Also front and center in the headlines has been the issue of equipment shortages. These shortages certainly exist, but any container shortages are directly attributable to network constraints and dislocation, rather than a lack of investment or a slowdown in manufacturing. Trade imbalances, increased dwell times, and longer cycle times will continue to exacerbate box shortages well into 2022. This will especially be the case for refrigerated equipment.
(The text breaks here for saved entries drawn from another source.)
This is an optimization exercise on Yosys and OpenROAD, whose aim is small area, a short achievable clock period and few clock cycles per item, not a production implementation. Where RTL was checked, it was by simulation tests only, not by an equivalence proof against the original. No activity file was given, so power comes from the tool's default toggle rates.

main:
==> flow/design.v (excerpt) <==
module soc_axi_regfile #(
  parameter int TAGW      = 16,
  parameter int MEM_BYTES = 64,
  parameter int NUM_LOG   = 2,
  parameter int ADDRW     = 13
) (
  input  logic                   aclk,
  input  logic                   rst,
  input  logic                   arvalid,
  output logic                   arready,
  input  logic [31:0]            araddr,
  input  logic [TAGW-1:0]        arid,
  input  logic [7:0]             arlen,
  input  logic [1:0]             arburst,
  input  logic [2:0]             arsize,
  output logic                   rvalid,
  input  logic                   rready,
  output logic [31:0]            rdata,
  output logic [1:0]             rresp,
  output logic [TAGW-1:0]        rid,
  output logic                   rlast,
  input  logic                   awvalid,
  output logic                   awready,
  input  logic [31:0]            awaddr,
  input  logic [TAGW-1:0]        awid,
  input  logic [7:0]             awlen,
  input  logic [1:0]             awburst,
  input  logic [2:0]             awsize,
  input  logic                   wvalid,
  output logic                   wready,
  input  logic [31:0]            wdata,
  input  logic [3:0]             wstrb,
  input  logic                   wlast,
  output logic                   bvalid,
  input  logic                   bready,
  output logic [1:0]             bresp,
  output logic [TAGW-1:0]        bid,
  input  logic [31:0]            gpio_in,
  output logic [31:0]            gpio_out,
  output logic [31:0]            pauser,
  output logic [255:0]           cptra_obf_key,
  input  logic [8*NUM_LOG-1:0]   log_char,
  input  logic [NUM_LOG-1:0]     log_empty,
  input  logic [NUM_LOG-1:0]     log_full,
  output logic [NUM_LOG-1:0]     log_rd
);
Size: about 1700 cells after synthesis, roughly 730 flip-flops, about 610 I/O pins.
clock: 4.0 ns
lec_check: 0
cap_margin: 20
core_margin: 2
core_utilization: 55
cts_cluster_diameter: 100
cts_cluster_size: 20
place_density: 0.7
setup_slack_margin: 1.9
slew_margin: 20
standard.sh (not shown) runs the stock make flow with config.mk's settings and CLKGATE_MAP_FILE= SYNTH_SCRIPT=/design/flow/synth_recipe.tcl, a recipe that flattens the netlist after the stock synthesis.
==> flow/flow/run.sh <==
#!/bin/bash
# Standard ORFS layout; only the port buffers use a small plain buffer cell.
set -euo pipefail
export BUFFER_PORTS_ARGS="-buffer_cell sky130_fd_sc_hd__buf_1"
bash standard.sh > flow.log 2>&1
Testbench counts of main, summed over its fixed seeds: cycles 11,516, items 2,560.
The following lists how the feature branch was set up differently from main:
--- a/flow/config.mk
+++ b/flow/config.mk
@@ -6,9 +6,10 @@
 export NUM_CORES = 4
 export LEC_CHECK = 0
+export ABC_CLOCK_PERIOD_IN_PS = 2000
 export CAP_MARGIN = 20
 export CORE_MARGIN = 2
 export CORE_UTILIZATION = 55
-export CTS_CLUSTER_DIAMETER = 100
-export CTS_CLUSTER_SIZE = 20
+export CTS_CLUSTER_DIAMETER = 60
+export CTS_CLUSTER_SIZE = 30
 export PLACE_DENSITY = 0.7
 export SETUP_SLACK_MARGIN = 1.9
==> comparison <==
- Diff main -> the feature branch: register share of the cell area decreased 0.68 points, part of the cycle the worst path needs decreased 2.1 points, setup slack increased 0.083 ns, sequential power essentially unchanged.
- Number of optimization iterations in the first detailed-route pass sits higher in the feature branch than in main.
- On switching power as a share of total power: between the feature branch and main, it ends up higher for the feature branch.
- In summary, the feature branch completed successfully, with a layout that passed the timing, DRC and antenna checks.
- [compare] base=main new=the feature branch: number of antenna cells inserted fell by 1; overall global routing resource usage about even; total power increased 760 µW.

* * *

soc_axi_regfile, a different RTL version from the one above (not shown whole).
Size: about 610 I/O pins.
clock: 4.0 ns
lec_check: 0
cap_margin: 20
core_margin: 2
core_utilization: 40
place_density: 0.6
setup_slack_margin: 2.0
slew_margin: 20
Scripts as last shown in full above: flow/flow/run.sh
==> next run, changes <==
SETUP_SLACK_MARGIN = 1.6   (was 2.0)
=> The new run completed with no timing, DRC or antenna violations. Total power drops by 3.6%. Final area fell by 15%. Flip-flop and latch count does not change. Routed wire length falls by 6.3%. Via count shrinks by 6.7%. Sequential power barely changes. Global-route usage came out lower by 1.2 points. Area after synthesis stays the same.
Function was not checked in any run of this note: the RTL went through the layout flow alone.

* * *

build 95:
Another version of the RTL of soc_axi_regfile (not shown whole).
Size: ~1500 cells after synthesis, roughly 610 I/O pins, roughly 25000 µm² of cells after synthesis.
Design soc_axi_regfile, start of the top module:
module soc_axi_regfile #(
  parameter int TAGW      = 16,
  parameter int MEM_BYTES = 64,
  parameter int NUM_LOG   = 2,
  parameter int ADDRW     = 13
) (
  input  logic                   aclk,
  input  logic                   rst,
  input  logic                   arvalid,
  output logic                   arready,
  input  logic [31:0]            araddr,
  input  logic [TAGW-1:0]        arid,
  input  logic [7:0]             arlen,
  input  logic [1:0]             arburst,
  input  logic [2:0]             arsize,
  output logic                   rvalid,
  input  logic                   rready,
  output logic [31:0]            rdata,
  output logic [1:0]             rresp,
  output logic [TAGW-1:0]        rid,
  output logic                   rlast,
  input  logic                   awvalid,
  output logic                   awready,
  input  logic [31:0]            awaddr,
  input  logic [TAGW-1:0]        awid,
  input  logic [7:0]             awlen,
  input  logic [1:0]             awburst,
  input  logic [2:0]             awsize,
  input  logic                   wvalid,
  output logic                   wready,
  input  logic [31:0]            wdata,
  input  logic [3:0]             wstrb,
  input  logic                   wlast,
  output logic                   bvalid,
  input  logic                   bready,
  output logic [1:0]             bresp,
  output logic [TAGW-1:0]        bid,
  input  logic [31:0]            gpio_in,
  output logic [31:0]            gpio_out,
  output logic [31:0]            pauser,
  output logic [255:0]           cptra_obf_key,
  input  logic [8*NUM_LOG-1:0]   log_char,
  input  logic [NUM_LOG-1:0]     log_empty,
  input  logic [NUM_LOG-1:0]     log_full,
  output logic [NUM_LOG-1:0]     log_rd
);
clock: 4.0 ns
lec_check: 0
cap_margin: 20
core_margin: 2
core_utilization: 55
cts_cluster_diameter: 60
cts_cluster_size: 30
place_density: 0.7
setup_slack_margin: 1.95
slew_margin: 20
Scripts as last shown in full above: flow/flow/run.sh
Build 95 closes out successfully: all stages finished, all timing, DRC and antenna checks passed.
Testbench counts of build 95, summed over its fixed seeds: cycles 11,332, items 2,560.
The following lists how build 32 was set up differently from build 95:
Settings: SETUP_SLACK_MARGIN: 1.95 -> 1.9; ABC_CLOCK_PERIOD_IN_PS: unset -> 2000.
Compared with build 95, build 32 shows a lower global-route usage. Met2 demand-to-capacity share in global routing | build 32 below build 95. Combinational group share of total power essentially unchanged between build 32 and build 95. Build 32 gives less final worst-path cycle share than build 95 did. Per the comparison of build 32 with build 95, wire length reported by the detailed router decreased about 1.4%, power decreased 1.2%, multi-input combinational cell count essentially unchanged, clock skew decreased 0.0065 ns, utilization decreased 0.73 points.
Edits applied to the flow inputs when going from build 32 to build 25:
Settings: GPL_TIMING_DRIVEN now 0, previously not set; ABC_CLOCK_PERIOD_IN_PS no longer set, was 2000.
[summary]
Compared with build 32, the detailed router inserted more vias in build 25. Comparing the two runs side by side, build 25 comes out ahead of build 32 on maximum vdd drop. Comparing build 25 against build 32, there is no change at all in aggregate negative setup slack. Overall global routing resource usage, build 25 and build 32: lower on build 32. Looking at worst setup slack across both flows, build 25 is the weaker of the two, with build 32 ahead.

* * *

soc_axi_regfile, a different RTL version from the one above (not shown whole).
Size: roughly 690 flip-flops, about 0.027 mm2 of cells after synthesis.
Settings: LEC_CHECK=0, CAP_MARGIN=20, CORE_MARGIN=2, CORE_UTILIZATION=55, PLACE_DENSITY=0.7, SETUP_SLACK_MARGIN=1.9, SLEW_MARGIN=20; clock period 4.0 ns.
==> flow/flow/run.sh <==
#!/bin/bash
# Standard ORFS layout; the port buffers use a small plain buffer cell and
# clock tree synthesis clusters more sinks per buffer without dummy loads.
set -euo pipefail
export BUFFER_PORTS_ARGS="-buffer_cell sky130_fd_sc_hd__buf_1"
export CTS_ARGS="-sink_clustering_enable -repair_clock_nets -sink_clustering_size 30 -sink_clustering_max_diameter 60 -dont_use_dummy_load"
bash standard.sh > flow.log 2>&1
Testbench counts at the start, summed over its fixed seeds: cycles 11,649, items 2,560.
==> next run, changes <==
==> flow/flow/run.sh (replaced) <==
#!/bin/bash
# Standard ORFS layout; only the port buffers use a small plain buffer cell.
set -euo pipefail
export BUFFER_PORTS_ARGS="-buffer_cell sky130_fd_sc_hd__buf_1"
bash standard.sh > flow.log 2>&1
--- a/flow/config.mk
+++ b/flow/config.mk
@@ -7,2 +7,3 @@
 export LEC_CHECK = 0
+export ABC_CLOCK_PERIOD_IN_PS = 2000
 export CAP_MARGIN = 20
@@ -10,2 +11,4 @@
 export CORE_UTILIZATION = 55
+export CTS_CLUSTER_DIAMETER = 60
+export CTS_CLUSTER_SIZE = 30
 export PLACE_DENSITY = 0.7
Wire length hardly moves; core utilization rises by 0.96 points; die area does not change; fmax rises by a few percent; clock skew falls by 0.010 ns.
==> next run, changes <==
--- a/flow/config.mk
+++ b/flow/config.mk
@@ -7,3 +7,2 @@
 export LEC_CHECK = 0
-export ABC_CLOCK_PERIOD_IN_PS = 2000
 export CAP_MARGIN = 20
@@ -14,3 +13,3 @@
 export PLACE_DENSITY = 0.7
-export SETUP_SLACK_MARGIN = 1.9
+export SETUP_SLACK_MARGIN = 1.8
 export SLEW_MARGIN = 20
=> The changed run finished with timing, DRC and antenna clean; worst hold slack is worse by 0.011 ns; worst setup slack is worse by 0.094 ns; register-to-register slack is worse by 0.12 ns; clock-buffer cell count increases by 3; core utilization hardly moves; area after synthesis does not change; total power increases by 2.1%; critical path depth increases by 2.

* * *

soc_axi_regfile, a different RTL version from the one above (not shown whole).
Size: roughly 1,600 cells after synthesis, about 690 flip-flops, roughly 610 I/O pins, roughly 0.027 sq mm of cells after synthesis.
## soc_axi_regfile
module soc_axi_regfile #(
  parameter int TAGW      = 16,
  parameter int MEM_BYTES = 64,
  parameter int NUM_LOG   = 2,
  parameter int ADDRW     = 13
) (
  input  logic                   aclk,
  input  logic                   rst,
  input  logic                   arvalid,
  output logic                   arready,
  input  logic [31:0]            araddr,
  input  logic [TAGW-1:0]        arid,
  input  logic [7:0]             arlen,
  input  logic [1:0]             arburst,
  input  logic [2:0]             arsize,
  output logic                   rvalid,
  input  logic                   rready,
  output logic [31:0]            rdata,
  output logic [1:0]             rresp,
  output logic [TAGW-1:0]        rid,
  output logic                   rlast,
  input  logic                   awvalid,
  output logic                   awready,
  input  logic [31:0]            awaddr,
  input  logic [TAGW-1:0]        awid,
  input  logic [7:0]             awlen,
  input  logic [1:0]             awburst,
  input  logic [2:0]             awsize,
  input  logic                   wvalid,
  output logic                   wready,
  input  logic [31:0]            wdata,
  input  logic [3:0]             wstrb,
  input  logic                   wlast,
  output logic                   bvalid,
  input  logic                   bready,
  output logic [1:0]             bresp,
  output logic [TAGW-1:0]        bid,
  input  logic [31:0]            gpio_in,
  output logic [31:0]            gpio_out,
  output logic [31:0]            pauser,
  output logic [255:0]           cptra_obf_key,
  input  logic [8*NUM_LOG-1:0]   log_char,
  input  logic [NUM_LOG-1:0]     log_empty,
  input  logic [NUM_LOG-1:0]     log_full,
  output logic [NUM_LOG-1:0]     log_rd
);
==> flow/config.mk <==
export PLATFORM = sky130hd
export DESIGN_NAME = soc_axi_regfile
export DESIGN_NICKNAME = soc_axi_regfile
export VERILOG_FILES = /design/flow/design.v
export SDC_FILE = /design/flow/constraint.sdc
export NUM_CORES = 4
export LEC_CHECK = 0
export CAP_MARGIN = 20
export CORE_MARGIN = 2
export CORE_UTILIZATION = 65
export CTS_CLUSTER_DIAMETER = 60
export CTS_CLUSTER_SIZE = 30
export PLACE_DENSITY = 0.75
export SETUP_SLACK_MARGIN = 1.9
export SLEW_MARGIN = 20
==> flow/constraint.sdc <==
create_clock -name core_clock -period 4.0 [get_ports {aclk}]
set_input_delay 0.8000 -clock core_clock [delete_from_list [all_inputs] [get_ports {aclk}]]
set_output_delay 0.8000 -clock core_clock [all_outputs]
set_load 0.01 [all_outputs]
==> flow/flow/run.sh <==
#!/bin/bash
# Standard ORFS layout; only the port buffers use a small plain buffer cell.
set -euo pipefail
export BUFFER_PORTS_ARGS="-buffer_cell sky130_fd_sc_hd__buf_1"
bash standard.sh > flow.log 2>&1
The first run produced a clean layout.
Rerun with:
ABC_CLOCK_PERIOD_IN_PS = 2000   (was not set)
CORE_UTILIZATION = 55   (was 65)
PLACE_DENSITY = 0.7   (was 0.75)
What happened: Total power went up by a few percent. Clock power went up by roughly a tenth. Flip-flop and latch count is unchanged.
No functional check of the RTL was part of any run of this note.

* * *

soc_axi_regfile with an RTL version that a note above also has.
For scale: roughly 1500 cells after synthesis, about 660 flip-flops, roughly 25000 µm² of cells after synthesis.
Settings: LEC_CHECK=0, CAP_MARGIN=20, CORE_MARGIN=2, CORE_UTILIZATION=50, CTS_CLUSTER_DIAMETER=60, CTS_CLUSTER_SIZE=30, PLACE_DENSITY=0.65, SETUP_SLACK_MARGIN=1.9, SLEW_MARGIN=20; clock period 4.0 ns.
Scripts as last shown in full above: flow/flow/run.sh
The baseline passed the timing, DRC and antenna checks.
Testbench counts at the start, summed over its fixed seeds: cycles 11,332, items 2,560.
Change:
Settings changed: ABC_AREA from default to 1, CORE_UTILIZATION 50 to 55, PLACE_DENSITY 0.65 to 0.7.
Flip-flop and latch count stays the same.
Synthesized cell count came out higher by 29%.
Final cell count came out higher by 12%.
Sequential share of layout area came out lower by 1.1 points.
Total power came out lower by 1.9%.
Setup slack improves by 57 ps.
Die area came out lower by 7.5%.
First-iteration DRC count came out higher by 1.3%.
Routed wire length came out lower by 4.9%.
Sequential power barely changes.
Change:
Settings changed: ABC_AREA 1 to default, SLEW_MARGIN 20 to 60.
Worst setup slack loses 24 ps.
Non-clock buffer count goes up by 17.
Cell count goes down by roughly a tenth.
Via count goes down by a few percent.
Die area goes down slightly.
Power goes up by a few percent.
Core utilization goes up by 1.1 points.
Change:
Settings changed: CAP_MARGIN 20 to 40, SLEW_MARGIN 60 to 40.
What happened: Flip-flop and latch count stays the same. Wire length is lower slightly. Critical path depth went down by 1. Worst setup slack is better by 33 ps. Hold slack is better by 12 ps. Clock-buffer cell count is higher by 1. Non-clock buffer count fell by 8. Global-route usage barely changes. Final area is lower slightly. Sequential share of layout area grows by 0.47 points. Total power shrinks slightly.

* * *

Setup of north:
soc_axi_regfile, a different RTL version from the one above (not shown whole).
Size: roughly 710 flip-flops, roughly 610 I/O pins.
## soc_axi_regfile
module soc_axi_regfile #(
  parameter int TAGW      = 16,
  parameter int MEM_BYTES = 64,
  parameter int NUM_LOG   = 2,
  parameter int ADDRW     = 13
) (
  input  logic                   aclk,
  input  logic                   rst,
  input  logic                   arvalid,
  output logic                   arready,
  input  logic [31:0]            araddr,
  input  logic [TAGW-1:0]        arid,
  input  logic [7:0]             arlen,
  input  logic [1:0]             arburst,
  input  logic [2:0]             arsize,
  output logic                   rvalid,
  input  logic                   rready,
  output logic [31:0]            rdata,
  output logic [1:0]             rresp,
  output logic [TAGW-1:0]        rid,
  output logic                   rlast,
  input  logic                   awvalid,
  output logic                   awready,
  input  logic [31:0]            awaddr,
  input  logic [TAGW-1:0]        awid,
  input  logic [7:0]             awlen,
  input  logic [1:0]             awburst,
  input  logic [2:0]             awsize,
  input  logic                   wvalid,
  output logic                   wready,
  input  logic [31:0]            wdata,
  input  logic [3:0]             wstrb,
  input  logic                   wlast,
  output logic                   bvalid,
  input  logic                   bready,
  output logic [1:0]             bresp,
  output logic [TAGW-1:0]        bid,
  input  logic [31:0]            gpio_in,
  output logic [31:0]            gpio_out,
  output logic [31:0]            pauser,
  output logic [255:0]           cptra_obf_key,
  input  logic [8*NUM_LOG-1:0]   log_char,
  input  logic [NUM_LOG-1:0]     log_empty,
  input  logic [NUM_LOG-1:0]     log_full,
  output logic [NUM_LOG-1:0]     log_rd
);
clock: 4.0 ns
lec_check: 0
cap_margin: 20
core_margin: 2
core_utilization: 40
place_density: 0.6
setup_slack_margin: 2.0
slew_margin: 20
run.sh (not shown) runs the stock make flow with config.mk's settings and CLKGATE_MAP_FILE= SYNTH_SCRIPT=/design/flow/synth_recipe.tcl, a recipe that flattens the netlist after the stock synthesis.
Stock flow here: none of the scripts above is used.
Testbench counts of north, summed over its fixed seeds: cycles 11,516, items 2,560.
Inputs modified between north and south:
# north
export LEC_CHECK = 0
export CAP_MARGIN = 20
export CORE_MARGIN = 2
export CORE_UTILIZATION = 40
export PLACE_DENSITY = 0.6
export SETUP_SLACK_MARGIN = 2.0
export SLEW_MARGIN = 20
create_clock -name core_clock -period 4.0 [get_ports {aclk}]
# south
export LEC_CHECK = 0
export CAP_MARGIN = 20
export CORE_MARGIN = 2
export CORE_UTILIZATION = 40
export PLACE_DENSITY = 0.6
export SLEW_MARGIN = 20
create_clock -name core_clock -period 4.0 [get_ports {aclk}]
==> comparison <==
south vs north, net switching power of the design went down by 12%. In the final design statistics, south uses fewer standard cells in total than north. north → south: core utilization now smaller, fmax now smaller, area after detailed placement now smaller, via count now smaller, maximum buffer depth of the clock tree comparable. Taking south over north, the clock-buffer cell count ratio works out to 1.06. Taking north as the reference point, the hold slack of south falls by 0.0052 ns.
And although shipping lines have become a convenient scapegoat throughout this network turmoil, they have acted quickly and responsibly, investing heavily in new equipment to meet customer needs. Container lessors, which continue to account for 50 percent or more of the global dry and refrigerated equipment fleets, have also invested in support of this unprecedented surge in demand, working closely with carriers to provide equipment where and when it is needed.

Annual global equipment production has averaged about 2.8 million TEU over the last five years. In 2020, more than 3.1 million TEU of containers were produced, despite production being significantly slowed in the first half of 2020 due to pandemic-induced weak demand. In 2021, production of new equipment is expected to exceed 6.2 million TEU, more than double the five-year annual average.

Newbuild dry container prices have hit record levels in 2021, while prices for newbuild refrigerated equipment increased more modestly. As congestion eases and cycle times normalize, equipment shortages should lessen, perhaps by late 2022.